In the little shed down the back, Well, I got a bit flustered by the end.... Micca, don't even think about it. And if this is a music site, what about all the verses of 'Oh dear what can the matter be?' And ours is upright, on a spike. No walls near enough and I refuse to turn 180 degrees, wrenching my back, spraining my wrists and dislocating my shoulders to get it off the top of the cistern. Whose stupid idea is it to put loo roll holders behind the loo. Daft or what?! LTS |
Subject: Lyr Add: LITTLE RUSTIC HUT (Watt Nichol) From: bill\sables Date: 01 Feb 01 - 03:47 PM LITTLE RUSTIC HUT Watt Nichol.
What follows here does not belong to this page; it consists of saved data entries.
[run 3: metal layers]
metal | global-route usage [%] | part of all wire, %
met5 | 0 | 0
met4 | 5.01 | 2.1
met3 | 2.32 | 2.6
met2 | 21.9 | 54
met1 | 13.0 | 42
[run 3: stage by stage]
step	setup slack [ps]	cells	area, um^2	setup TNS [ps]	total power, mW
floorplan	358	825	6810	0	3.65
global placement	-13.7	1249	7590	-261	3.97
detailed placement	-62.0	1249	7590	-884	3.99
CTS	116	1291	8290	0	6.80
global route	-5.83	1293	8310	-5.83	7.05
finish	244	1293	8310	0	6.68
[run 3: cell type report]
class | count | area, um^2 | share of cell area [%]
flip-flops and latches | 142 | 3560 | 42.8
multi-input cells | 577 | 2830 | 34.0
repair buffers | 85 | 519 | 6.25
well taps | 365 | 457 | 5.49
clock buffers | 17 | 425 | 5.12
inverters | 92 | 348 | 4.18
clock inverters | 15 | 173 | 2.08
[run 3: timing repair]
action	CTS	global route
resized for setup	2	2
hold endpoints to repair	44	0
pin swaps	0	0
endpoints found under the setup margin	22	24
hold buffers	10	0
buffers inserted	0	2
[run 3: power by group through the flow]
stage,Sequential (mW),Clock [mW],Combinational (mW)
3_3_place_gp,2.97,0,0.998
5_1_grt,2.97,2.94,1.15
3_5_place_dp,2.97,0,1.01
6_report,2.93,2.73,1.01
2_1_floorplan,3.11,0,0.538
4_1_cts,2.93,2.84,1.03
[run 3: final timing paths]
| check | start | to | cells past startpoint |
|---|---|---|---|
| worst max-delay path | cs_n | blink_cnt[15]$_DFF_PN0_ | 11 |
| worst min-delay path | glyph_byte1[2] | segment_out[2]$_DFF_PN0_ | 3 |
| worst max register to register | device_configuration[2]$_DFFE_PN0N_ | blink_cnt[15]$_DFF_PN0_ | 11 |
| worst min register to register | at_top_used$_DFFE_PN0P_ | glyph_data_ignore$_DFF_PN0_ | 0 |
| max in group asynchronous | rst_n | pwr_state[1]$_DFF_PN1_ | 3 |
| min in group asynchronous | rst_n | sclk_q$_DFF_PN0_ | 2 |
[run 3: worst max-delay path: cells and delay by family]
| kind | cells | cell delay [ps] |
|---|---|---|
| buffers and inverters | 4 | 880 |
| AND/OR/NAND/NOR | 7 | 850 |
**src/pkg/dpg_defines.vh**
```
// constants for the dual port gpio block
// How it works
// - port e direction is write-only; reads return an undefined filler value
// - port e direction clears at power-on reset and hardware standby only
// - modes 1,2,4,5,6 with 8-bit bus: port e is gpio per direction bit
// - modes 1,2,4,5,6 with 16-bit bus: port e carries the data bus
// - modes 3 and 7: port e is gpio, each pin by its direction bit
// - port e output latch is read/write, clears at power-on and hw standby
// - port e readback is read-only; writes to it are ignored
// - port e readback gives latch where direction is 1, pin level otherwise
// - after power-on or hw standby port e readback shows pin levels
// - port e pull-up control is read/write, reset like other registers
// - pull-up on when direction 0 and pull-up bit 1, not in 16-bit bus
// - all pull-ups off after power-on reset and during hw standby
// - port f direction is write-only; reads return an undefined filler value
// - port f direction resets to 80 in bus modes, 00 in modes 3 and 7
// - standby output hold bit keeps or floats bus strobes in sw standby
// - bus modes: port f pin 7 is clock output when direction bit is 1
// - bus modes: port f pins 6 to 3 are the four bus strobes
// - modes 3 and 7: port f pins are outputs by bit, pin 7 gives clock
// - port f output latch is read/write, clears at power-on and hw standby
// - port f readback gives latch where direction is 1, pin level otherwise
`ifndef DPG_DEFINES_VH
`define DPG_DEFINES_VH
`define DPG_ADDR_E_DIR 16'hFEBD
`define DPG_ADDR_F_DIR 16'hFEBE
`define DPG_ADDR_E_PIN 16'hFF5D
`define DPG_ADDR_F_PIN 16'hFF5E
`define DPG_ADDR_E_LAT 16'hFF6D
`define DPG_ADDR_F_LAT 16'hFF6E
`define DPG_ADDR_E_PUC 16'hFF74
`define DPG_ADDR_SBY 16'hFF7A
`define DPG_SBY_HOLD_BIT 3
`define DPG_RST_ZERO 8'h00
`define DPG_RST_F_BUS 8'h80
`define DPG_UNDEF_READ 8'hFF
`define DPG_MODE_3 3'h3
`define DPG_MODE_7 3'h7
`define DPG_MODE_0 3'h0
`define DPG_CLK_PIN 7
`define DPG_AS_PIN 6
`define DPG_RD_PIN 5
`define DPG_HWR_PIN 4
`define DPG_LWR_PIN 3
`endif

```
**src/verilog/dpg_gpio.v**
```verilog
// dual 8-bit gpio port with data bus and bus strobe sharing
//
// Chosen here: the strobed register port.
`timescale 1ns/10ps
`include "dpg_defines.vh"
module dpg_gpio (
  input wire clk,
  input wire rst_n,
  input wire hwStandby,
  input wire swStandby,
  input wire [2:0] opMode,
  input wire wideBus,
  input wire [15:0] addr,
  input wire [7:0] wrData,
  input wire wrStrobe,
  input wire rdStrobe,
  output reg [7:0] rdData,
  input wire [7:0] portEIn,
  output wire [7:0] portEOut,
  output wire [7:0] portEOe,
  output wire [7:0] portEPullup,
  input wire [7:0] busDataOut,
  input wire busDataOe,
  output wire [7:0] busDataIn,
  input wire [7:0] portFIn,
  output wire [7:0] portFOut,
  output wire [7:0] portFOe,
  input wire sysClkOut,
  input wire address_strobe_n,
  input wire read_strobe_n,
  input wire upper_write_strobe_n,
  input wire lower_write_strobe_n
);
  reg rstMeta;
  reg rstSync;
  reg [7:0] eInMeta;
  reg [7:0] eInSync;
  reg [7:0] fInMeta;
  reg [7:0] fInSync;
  reg [7:0] port_e_direction;
  reg [7:0] port_e_output_latch;
  reg [7:0] port_e_pullup_control;
  reg [7:0] port_f_direction;
  reg [7:0] port_f_output_latch;
  reg standby_output_hold;
  reg modeSeen;
  reg [7:0] next_rdData;
  wire gpioMode;
  wire eBusMode;
  wire [7:0] eReadback;
  wire [7:0] fReadback;
  wire [7:0] fFuncOut;
  wire [7:0] fFuncOe;
  wire strobeOn;

  // reset release through two flops
  always @(posedge clk or negedge rst_n) begin
    if (!rst_n) begin
      rstMeta <= 1'b0;
      rstSync <= 1'b0;
    end else begin
      rstMeta <= 1'b1;
      rstSync <= rstMeta;
    end
  end

  // pin synchronisers
  always @(posedge clk or negedge rstSync) begin
    if (!rstSync) begin
      eInMeta <= `DPG_RST_ZERO;
      eInSync <= `DPG_RST_ZERO;
      fInMeta <= `DPG_RST_ZERO;
      fInSync <= `DPG_RST_ZERO;
    end else begin
      eInMeta <= portEIn;
      eInSync <= eInMeta;
      fInMeta <= portFIn;
      fInSync <= fInMeta;
    end
  end

  // modes 3 and 7 are single-chip gpio modes
  assign gpioMode = (opMode == `DPG_MODE_3) || (opMode == `DPG_MODE_7);
  assign eBusMode = !gpioMode && wideBus;

  // registers; power-on reset and hw standby clear, port f direction loads 80 in bus modes, sw standby keeps
  always @(posedge clk or negedge rstSync) begin
    if (!rstSync) begin
      port_e_direction <= `DPG_RST_ZERO;
      port_e_output_latch <= `DPG_RST_ZERO;
      port_e_pullup_control <= `DPG_RST_ZERO;
      port_f_output_latch <= `DPG_RST_ZERO;
      port_f_direction <= `DPG_RST_ZERO;
      standby_output_hold <= 1'b0;
      modeSeen <= 1'b0;
    end else if (hwStandby || !modeSeen) begin
      port_e_direction <= `DPG_RST_ZERO;
      port_e_output_latch <= `DPG_RST_ZERO;
      port_e_pullup_control <= `DPG_RST_ZERO;
      port_f_output_latch <= `DPG_RST_ZERO;
      standby_output_hold <= 1'b0;
      modeSeen <= 1'b1;
      // mode strap caught after reset release
      if (gpioMode) begin
        port_f_direction <= `DPG_RST_ZERO;
      end else begin
        port_f_direction <= `DPG_RST_F_BUS;
      end
    end else if (wrStrobe) begin
      // readback addresses take no write
      case (addr)
        `DPG_ADDR_E_DIR: port_e_direction <= wrData;
        `DPG_ADDR_E_LAT: port_e_output_latch <= wrData;
        `DPG_ADDR_E_PUC: port_e_pullup_control <= wrData;
        `DPG_ADDR_F_DIR: port_f_direction <= wrData;
        `DPG_ADDR_F_LAT: port_f_output_latch <= wrData;
        `DPG_ADDR_SBY: begin
          standby_output_hold <= wrData[`DPG_SBY_HOLD_BIT];
        end
        default: begin
        end
      endcase
    end
  end

  // readback mixes latch and synced pin levels per direction bit
  assign eReadback = (port_e_direction & port_e_output_latch) |
    (~port_e_direction & eInSync);
  assign fReadback = (port_f_direction & port_f_output_latch) |
    (~port_f_direction & fInSync);

  // read mux
  always @* begin
    next_rdData = `DPG_RST_ZERO;
    case (addr)
      `DPG_ADDR_E_DIR: next_rdData = `DPG_UNDEF_READ;
      `DPG_ADDR_F_DIR: next_rdData = `DPG_UNDEF_READ;
      `DPG_ADDR_E_PIN: next_rdData = eReadback;
      `DPG_ADDR_F_PIN: next_rdData = fReadback;
      `DPG_ADDR_E_LAT: next_rdData = port_e_output_latch;
      `DPG_ADDR_F_LAT: next_rdData = port_f_output_latch;
      `DPG_ADDR_E_PUC: next_rdData = port_e_pullup_control;
      `DPG_ADDR_SBY: begin
        next_rdData = `DPG_RST_ZERO;
        next_rdData[`DPG_SBY_HOLD_BIT] = standby_output_hold;
      end
      default: next_rdData = `DPG_RST_ZERO;
    endcase
  end

  // read data valid the cycle after the strobe
  always @(posedge clk or negedge rstSync) begin
    if (!rstSync) begin
      rdData <= `DPG_RST_ZERO;
    end else if (rdStrobe) begin
      rdData <= next_rdData;
    end else begin
      rdData <= `DPG_RST_ZERO;
    end
  end

  // port e pins: data bus in 16-bit bus mode, else gpio
  assign portEOut = eBusMode ? busDataOut : port_e_output_latch;
  assign portEOe = eBusMode ? {8{busDataOe}} : port_e_direction;
  assign busDataIn = eInSync;
  assign portEPullup = eBusMode ? `DPG_RST_ZERO :
    (~port_e_direction & port_e_pullup_control);

  // strobes float in sw standby unless hold is set
  assign strobeOn = !swStandby || standby_output_hold;

  // port f special functions per pin
  genvar i;
  generate
    for (i = 0; i < 8; i = i + 1) begin : gF
      if (i == `DPG_CLK_PIN) begin : gClk
        assign fFuncOut[i] = sysClkOut;
        assign fFuncOe[i] = port_f_direction[i];
      end else if (i >= `DPG_LWR_PIN && i <= `DPG_AS_PIN) begin : gStb
        assign fFuncOut[i] = gpioMode ? port_f_output_latch[i] :
          (i == `DPG_AS_PIN) ? address_strobe_n :
          (i == `DPG_RD_PIN) ? read_strobe_n :
          (i == `DPG_HWR_PIN) ? upper_write_strobe_n :
          lower_write_strobe_n;
        assign fFuncOe[i] = gpioMode ? port_f_direction[i] : strobeOn;
      end else begin : gIo
        assign fFuncOut[i] = port_f_output_latch[i];
        assign fFuncOe[i] = port_f_direction[i];
      end
    end
  endgenerate
  assign portFOut = fFuncOut;
  assign portFOe = fFuncOe;
endmodule

```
Tune Garden where the Praties Grow In a little rural village that's where I was born With silver flowing streams and fields of flowing corn But in my childhood memories the thing I most recall Was the little rustic hut that stood against the garden wall
There were flowers in our garden a pleasure for to see
I often used to curse when just a tiny tot
First time I saw it I never shall forget
As I sat on my little hole one night I had a plan
My father often came home drunk when I was only young
Though the house was bared and shuttered it was burgled twice or more |
Subject: Lyr Add: FLUSH THE MAGIC TOILET (Ian Mills) From: bill\sables Date: 01 Feb 01 - 03:23 PM FLUSH THE MAGIC TOILET Ian Mills Flush was a magic toilet the finest in the land With golden bells and cherubs all around his ornate pan His pipes were made of silver his cistern was the same And down came crystal waters when you pulled that golden chain Flush the magic toilet lived by the sea And flourished in the autumn mist in a land called Peterlee Flush the magic toilet flowed into the sea Polluting all the beeches for the folk like you and me
Little Suzie Snodgrass used Flush every day
Little Suzie Snodgrass adored that magic loo
Flush lived in this little hut outside Suzie's door
Flush was so broken hearted when he found he'd lost his friend |
Subject: RE: BS: Toilet humour??? From: Uncle_DaveO Date: 01 Feb 01 - 03:01 PM I'm an over-the-top man, by conviction. Indeed, so much so that if I find a roll installed wall-side I will take it out and fix it right! Dave Oesterreich, the Loo Pedant |
Subject: RE: BS: Toilet humour??? From: GUEST Date: 01 Feb 01 - 02:19 PM Legman reported a joke book printed on a roll of toilet paper. Is that what disappeared? Thank heavens they didn't print sheet music on it, as all those sharps would make it as bad as corncobs to wipe with. |
Subject: RE: BS: Toilet humour??? From: Micca Date: 01 Feb 01 - 01:17 PM Dave the Gnome, are you referring to "Flushed from the bathroom of your heart?? by any chance...I might add the warm seat as a verse.. if I can see how...mmmmmmm???? |
Subject: RE: BS: Toilet humour??? From: Hollowfox Date: 01 Feb 01 - 01:06 PM I was raised Wall-side, my husband was raised over the top. For twenty years I put up with over the top behavior, and when he left, I told the kids that whoever changed the roll got to put it on either way, as they chose. There are enough "do it the right way" chores in the house without adding one more. (georgeward's lady wife told me to choose my battles wisely when it came to teenagers.) |
Subject: RE: BS: Toilet humour??? From: Snuffy Date: 01 Feb 01 - 01:05 PM Wall side, definitely. 3-year-olds like making the toilet roll spin round and round - and guess what happens if it's not wall-side! |
Subject: RE: BS: Toilet humour??? From: mousethief Date: 01 Feb 01 - 12:08 PM Over the top. Definitely. Also, I too am the only person in the house capable of changing the roll. Or turning out the bathroom lights. Which is why I'm installing a timer knob for the damned things. |
Subject: RE: BS: Toilet humour??? From: Pseudolus Date: 01 Feb 01 - 11:38 AM Drunk gets up from the bar and goes into the mens room. A few minutes later there's a blood-curdling scream from inside. A few minutes later another scream. After the third scream the bartender goes to the door and yells, "Is everything ok in there?". The drunk yells out, "I'm trying to flush but every time I try, something reaches up a sqeezes the hell out of my balls!!" The bartender goes in and says, "Ya damned fool, you're sitting on the mop bucket!!!!"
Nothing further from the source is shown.